The latest

Original text: jax. Readthedocs. IO/en/latest/n…

JAX Quick Start

First answer a question: what is JAX?

Simply put, numpy is gPU-accelerated, autodiff enabled. As we all know, Numpy is the basic numerical computation library in Python and is widely used. No one can do scientific computing or machine learning without Python. But numpy doesn’t support Gpus or other hardware accelerators, and there’s no built-in support for BackPropagation, plus Python’s own speed limit, so few people would use Numpy directly to train or deploy deep learning models in production. This is why there are deep learning frameworks such as Theano, TensorFlow, and Caffe. However, Numpy has its unique advantages: low level, flexible, easy to debug, stable API and familiar (in line with MATLAB), favored by researchers. JAX’s main starting point is to combine the advantages of Numpy with hardware acceleration. JAX (github.com/google/jax), now open source, uses the GPU (CUDA) for hardware acceleration. Said by: www.zhihu.com/question/30…

JAX is a scientific computing library (NUMpy, SciPY) and neural network library (relu, SigmoID, ConV, etc.) that supports accelerators (Gpus and Tpus) and is more flexible and versatile than PyTorch and TensorFlow. This is why I recommend learning and doing this translation work, to take everyone to learn and master this framework.

Because the author is not English major, some neirong inevitably translation mistakes, welcome everyone’s criticism and correction. For some translations that the author is not sure about, use underlining and parentheses to supplement the original word, such as automatic differentiation.

Official definition: JAX is NumPy on CPUS, Gpus, and TPus with excellent automatic differentiation for high-performance machine learning research.

As an updated version of Autograd, JAX can automatically differentiate native Python and NumPy code. It can be differentiated with most of Python’s features (including loops, ifs, recursion, and closures), and even with derived classes of derived classes. It supports reverse mode and forward mode differentiation, and the two can be composed in any order.

What’s new is that JAX uses XLA to compile and run your NumPy code on accelerators such as gpus and TPUS. By default, compilation is done in the background, and library calls are compiled and executed in a timely manner. However, JAX even allows you to instantly compile your Own Python functions into an XLA-optimized kernel using single-function apis. Compilation and auto differentiation can be arbitrarily combined, so you can express complex algorithms and get the best performance without leaving Python.

import jax.numpy as jnp
from jax import grad, jit, vmap
from jax import random
Copy the code

Matrix multiplication

In the following example, we will generate random data. One big difference between NumPy and JAX is the way random numbers are generated.
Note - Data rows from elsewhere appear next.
## config.mk

```make
export PLATFORM = sky130hd
export DESIGN_NAME = coin_start_conditioner
export DESIGN_NICKNAME = d
export VERILOG_FILES = /design/src/rtl/coin_start_conditioner.sv
export SDC_FILE = /design/constraint.sdc
export NUM_CORES = 1
export LEC_CHECK = 0
export CELL_PAD_IN_SITES_DETAIL_PLACEMENT = 1
export CELL_PAD_IN_SITES_GLOBAL_PLACEMENT = 1
export CORE_MARGIN = 2
export CORE_UTILIZATION = 46
export DETAILED_ROUTE_END_ITERATION = 8
export PLACE_DENSITY = 0.85
export SYNTH_ARGS = -nofsm -noshare
export SYNTH_HDL_FRONTEND = slang
export SYNTH_SLANG_ARGS = --single-unit
```

## constraint.sdc

```tcl
create_clock -name clk -period 4.84 [get_ports clk]
set_input_delay 0.726 -clock clk [delete_from_list [all_inputs] [get_ports clk]]
set_output_delay 0.726 -clock clk [all_outputs]
set_load 0.02 [all_outputs]
```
For more details, see Common Gotchas in JAX.

key = random.PRNGKey(0)
x = random.normal(key, (10,))
print(x)
Copy the code

[-0.372111 0.2642311-0.18252774-0.7368198-0.44030386-0.15214427-0.6713536-0.59086424 0.73168874 0.56730247]Copy the code

Times two big matrices.

size = 3000
x = random.normal(key, (size, size), dtype=jnp.float32)
%timeit jnp.dot(x, x.T).block_until_ready()  # runs on the GPU
Copy the code

489 ms ± 3.98 ms per loop (mean ± std.dev. Of 7 runs, 1 loop each)Copy the code

We add that block_until_READY because JAX uses asynchronous execution by default (see asynchronous scheduling).

JAX NumPy functions can be used on regular NumPy arrays.

import numpy as np
x = np.random.normal(size=(size, size)).astype(np.float32)
%timeit jnp.dot(x, x.T).block_until_ready()
Copy the code

488 ms ± 942 µs per loop (mean ± std.dev. Of 7 runs, 1 loop each)Copy the code

This is slower because it has to transfer data to the GPU every time. You can use it to ensure that NDArray is supported by device memory device_put().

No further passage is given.